=== Exercise details ===
Go through the entries below. Copy out every line that contains "microns".

------ Data for analysis

`src/rtl/pipeline_controller.sv`:
```
// Stall/flush sequencer for the 5-stage pipeline: latch enables, bubbles, MEM-wait timeout,
// post-halt drain and stall-cycle counting.
module pipeline_controller #(
  parameter int unsigned DWAIT_MAX = 255,
  parameter int unsigned CNT_W     = 32
) (
  input  logic             CLK,
  input  logic             RST,
  input  logic             ihit,
  input  logic             dhit,
  input  logic             mem_dREN,
  input  logic             mem_dWEN,
  input  logic             ex_load,
  input  logic [4:0]       ex_dest,
  input  logic [4:0]       dec_rs,
  input  logic [4:0]       dec_rt,
  input  logic             dec_uses_rt,
  input  logic             dec_redirect,
  input  logic             dec_halt,
  output logic             if_en,
  output logic             dec_en,
  output logic             ex_en,
  output logic             mem_en,
  output logic             dec_flush,
  output logic             ex_flush,
  output logic             halted,
  output logic             mem_err,
  output logic [CNT_W-1:0] stall_cnt
);

  typedef enum logic [1:0] {RUN, DRAIN, HALTED} state_t;

  localparam logic [7:0] WAIT_LIMIT = 8'(DWAIT_MAX);

  state_t     state;
  logic [7:0] wait_cnt;
  logic [1:0] drain_cnt;

  logic dreq;
  logic dstall;
  logic lu_haz;
  logic timeout;

  assign dreq    = mem_dREN | mem_dWEN;
  assign dstall  = dreq & ~dhit;
  assign lu_haz  = ex_load && (ex_dest != '0) &&
                   ((ex_dest == dec_rs) || (dec_uses_rt && (ex_dest == dec_rt)));
  assign timeout = dstall && (wait_cnt == WAIT_LIMIT);

  always_comb begin
    if_en     = 1'b1;
    dec_en    = 1'b1;
    ex_en     = 1'b1;
    mem_en    = 1'b1;
    dec_flush = 1'b0;
    ex_flush  = 1'b0;
    if (state == HALTED || dstall) begin
      if_en  = 1'b0;
      dec_en = 1'b0;
      ex_en  = 1'b0;
      mem_en = 1'b0;
    end else if (state == RUN) begin
      if (lu_haz) begin
        if_en    = 1'b0;
        dec_en   = 1'b0;
        ex_flush = 1'b1;
      end else if (dec_redirect && !ihit) begin
        // Hold the branch in DEC so its PC redirect survives the fetch miss.
        if_en    = 1'b0;
        dec_en   = 1'b0;
        ex_flush = 1'b1;
      end else if (!ihit) begin
        if_en     = 1'b0;
        dec_flush = 1'b1;
      end else if (dec_redirect) begin
        dec_flush = 1'b1;
      end
    end
    // While draining, fetch is shut off and IF/DEC only ever receives NOPs.
    if (state == DRAIN) begin
      if_en     = 1'b0;
      dec_flush = 1'b1;
    end
  end

  always_ff @(posedge CLK or posedge RST) begin
    if (RST) begin
      state     <= RUN;
      wait_cnt  <= '0;
      drain_cnt <= '0;
      stall_cnt <= '0;
      halted    <= 1'b0;
      mem_err   <= 1'b0;
    end else begin
      if (!if_en && state != HALTED && stall_cnt != '1)
        stall_cnt <= stall_cnt + CNT_W'(1);

      if (state != HALTED && !timeout)
        wait_cnt <= dstall ? wait_cnt + 8'd1 : '0;

      unique case (state)
        RUN: begin
          if (timeout) begin
            mem_err <= 1'b1;
            state   <= HALTED;
          end else if (dec_halt && dec_en && !dstall) begin
            state     <= DRAIN;
            drain_cnt <= 2'd3;
          end
        end
        DRAIN: begin
          if (timeout) begin
            mem_err <= 1'b1;
            state   <= HALTED;
          end else if (mem_en) begin
            drain_cnt <= drain_cnt - 2'd1;
            if (drain_cnt == 2'd1) begin
              halted <= 1'b1;
              state  <= HALTED;
            end
          end
        end
        HALTED: state <= HALTED;
        default: state <= RUN;
      endcase
    end
  end

endmodule

```
`config.mk`:
```
export PLATFORM = sky130hd
export DESIGN_NAME = pipeline_controller
export DESIGN_NICKNAME = d
export VERILOG_FILES = /design/src/rtl/pipeline_controller.sv
export SDC_FILE = /design/constraint.sdc
export NUM_CORES = 1
export LEC_CHECK = 0
export ABC_AREA = 1
export ABC_CLOCK_PERIOD_IN_PS = 4250
export CAP_MARGIN = 20
export CORE_ASPECT_RATIO = 0.5
export CORE_UTILIZATION = 56
export CTS_CLUSTER_SIZE = 24
export DETAILED_ROUTE_END_ITERATION = 8
export PLACE_DENSITY = 0.95
export SKIP_LAST_GASP = 1
export SYNTH_ARGS = -nofsm -noshare
export SYNTH_HDL_FRONTEND = slang
export SYNTH_SLANG_ARGS = --single-unit
```
`constraint.sdc`:
```
create_clock -name CLK -period 4.25 [get_ports CLK]
set_input_delay 0.6375 -clock CLK [delete_from_list [all_inputs] [get_ports CLK]]
set_output_delay 0.6375 -clock CLK [all_outputs]
set_load 0.01 [all_outputs]
```
==> flow_summary_export.csv <==
group,metric,value,unit
sta,drv_slew,0,
sta,setup_tns,0,ns
floorplanning,ioPinCount,65,
clock_network,clock-sinks,46,
sta,holdWs,0.459,ns
power_and_ir_drop,powerDensity,418,nW/um^2
cells_and_area,drive_gt1_frac,0.0562,
yosys,synth_edf_count,0,
global_routing,first_global_vias,2966,
placement,dp_cells,581,
drt,drcViolationCount,2,
min_path,worstHoldEndpoint,"mem_err",
clock_network,cts_max_level,2,
sta,rsz0062_at_grt,"false",
power_and_ir_drop,p_switching,681,uW
floorplanning,dieArea,6060,sq um
worst_setup_path,worstReg2RegEnd,"stall_cnt[2]",
global_routing,grt_use_total,0.278,
yosys,syn_avg_cell_area,7.07,sq um
global_routing,antenna_found_initial,0,
worst_setup_path,worstSetupPathType,"in -> out",
yosys,yosys_warnings,0,
floorplanning,num_rows,19,
clock_network,cts_buffers,5,
cells_and_area,n_antenna_cell,0,
worst_setup_path,crit_path_end_kind,"primary output",
power_and_ir_drop,peakVddDrop,0.400,mV
yosys,syn_inst,454,
clock_network,cts-root-buf,"clkbuf_16",
sta,maxSlewHeadroom,0.365,
sta,timing.final.crit_share,0.760,
job,cap_violations,0,
placement,dp_hpwl,5.77,mm
placement,place.gp.congestion,0.984,
clock_network,cts.clk_slew.worst_paths,0.06,ns
yosys,synth_most_common_cell,"nand2_1",
min_path,min_delay_path_depth,1,
worst_setup_path,reg2reg_setup_slack,1.97,ns
sta,finalSetupViolCount,0,
yosys,synth_top_cell_area_share,0.359,
placement,port_buffers,64,
global_routing,grt_start_max_net_pins,47,
sta,skew,0.00464,ns
sta,period_minus_slack,3.23,ns
floorplanning,chipWidth,109,microns
yosys,syn_area,3210,sq um
floorplanning,die_h,55.5,microns
yosys,synth-seq-cells,46,
clock_network,clk_latency,0.29,ns
drt,wl_per_cell,13.5,microns
floorplanning,initial_core_util,0.585,
sta,hold_viol,0,
sta,tightest_slew,0.952,ns
drt,vias_per_cell,5.39,
run_status,failed_checks,"design-rule violations",
drt,ant_nets,0,
power_and_ir_drop,power,1.68,mW
yosys,yosys.cell_types.count,37,
yosys,async_reset_ff_frac,1.00,
drt,num_vias,3175,
power_and_ir_drop,p_comb_frac,0.431,
cells_and_area,fin_cells,589,
sta,fmax,310,MHz
clock_network,clock_path_buffers,2,
yosys,synth_top_cell_by_area,"dfrtp_1",
yosys,seq_area_frac_synth,0.359,
drt,drt_iter0_markers,251,
floorplanning,core,5490,sq um
yosys,synth_top_flop_cell,"dfrtp_1",
min_path,hold_class,"reg -> reg",
clock_network,cts_setup_buffers,0,
global_routing,grt_pass1_wl,13.0,mm
power_and_ir_drop,leakagePower,1.99,nW
worst_setup_path,crit_path_frequent_cell,"nand2_1",
worst_setup_path,cpPeakStageDelay,0.57,ns
worst_setup_path,slowest_stage,"clkdlybuf4s50_1",
global_routing,grt_overflow,0,
worst_setup_path,ff2ff_path_depth,11,
power_and_ir_drop,p_sw_frac,0.405,
yosys,synthTopCellsByCount,"nand2_1 (154), inv_1 (50), dfrtp_1 (46)",
worst_setup_path,path_cells,"clkdlybuf4s50_1, nand2_1, nand2_1, nor2_1, nand3_1, nand2_1, nand2_1, nand2_1, nand2_1, nand2_1, inv_1, nand2_2, inv_1, clkdlybuf4s50_1",
cells_and_area,final_nets,548,
clock_network,cts_resized,0,
power_and_ir_drop,clockPowerShare,0.240,
yosys,synth_nets,487,
clock_network,cts_tree,"done",
yosys,yosys-top-cells-area,"dfrtp_1 (36%), nand2_1 (18%), xor2_1 (6.5%)",
power_and_ir_drop,pwr-share-seq,0.330,
run_status,outcome,"finished, violations left",
worst_setup_path,start_kind,"primary input",
min_path,hold_path.startpoint,"mem_err",
cells_and_area,syn_to_final_growth,25.1,%
worst_setup_path,cp.required,3.61,ns
worst_setup_path,r2r_start,"stall_cnt[0]",
drt,routed_wl,7.94,mm
worst_setup_path,critPathArrivalTime,2.59,ns
cells_and_area,utilization,0.731,
worst_setup_path,crit_fanout,4,
drt,first_pass_iters,7,
clock_network,ctsHoldBuffers,0,
power_and_ir_drop,internal_power,999,uW
[layout by cell type (no fill, tap or decap), drive strengths merged]
master,instances
clkdlybuf4s50,64
nor3,16
a21o,1
clkinvlp,1
nand4,13
buf,1
o211a,1
nand2b,1
inv,56
dfrtp,46
a211oi,1
a21oi,4
ha,8
xor2,24
nor4,7
or2,2
a31o,1
nor2,40
clkbuf,6
nor3b,1
o21a,1
xnor2,9
o21ai,12
clkinv,1
o31ai,1
nand2,158
a31oi,1
nand3,39
[layer usage]
| metal | part of all wire | global-route usage | up-vias |
|---|---|---|---|
| met2 | 0.46 | 0.457 | 124 |
| met4 | 0.018 | 0.104 | 0 |
| met3 | 0.081 | 0.0661 | 17 |
| met5 | 0 | 0 | - |
| li1 | - | - | 1569 |
| met1 | 0.44 | 0.355 | 1465 |
[critical path: cells and delay by family]
family        cells  cell delay (ns)
buf+inv           4             1.24
simple gates     10             0.70
[kinds of logic after synthesis]
group / count (synthesis) / share of synthesized area
compound gates: 23 / 0.0436
xor+xnor: 33 / 0.0900
flops: 46 / 0.359
simple gates: 277 / 0.385
buf+inv: 67 / 0.0920
fa+ha+maj: 8 / 0.0312
[flip-flops by register name (all words and copies together), names as in the netlist]
register,cells
mem_err,1
stall_cnt,32
wait_cnt,8
halted,1
drain_cnt,2
state,2
[cell type report]
class	instances	area (sq um)
clock buffer	6	139
clock inverter	2	12.5
fill	429	1480
inverter	56	210
multi-input combinational	341	1760
sequential	46	1150
tap	73	91.3
timing repair buffer	65	648
[stage by stage]
step / instance area, sq um / setup slack (ns)
after global routing: 4020 / 0.872
after global placement: 3860 / 1.12
after CTS: 4020 / 1.06
final: 4020 / 1.02
after detailed placement: 3860 / 1.07
after floorplan: 3210 / 1.79
[worst max-delay path by stage]
| stage | endpoint | start | slack [ns] |
|---|---|---|---|
| 5_1_grt | dec_flush | mem_dWEN | 0.87 |
| 3_5_place_dp | if_en | ex_dest[0] | 1.07 |
| 2_1_floorplan | if_en | ex_dest[1] | 1.79 |
| 3_3_place_gp | dec_flush | mem_dWEN | 1.12 |
| 4_1_cts | if_en | ex_dest[0] | 1.06 |
| 6_report | if_en | ex_dest[0] | 1.02 |
[power by group through the flow]
stage	registers (mW)	clock network, mW	logic (mW)
after global placement	0.558	0	0.697
final	0.554	0.402	0.724
after global routing	0.563	0.426	0.809
after floorplan	0.564	0	0.540
after CTS	0.554	0.401	0.722
after detailed placement	0.562	0	0.719
No activity file was read; power rests on OpenSTA's default activity.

------------

=== Answer space ===
floorplanning,chipWidth,109,microns
floorplanning,die_h,55.5,microns
drt,wl_per_cell,13.5,microns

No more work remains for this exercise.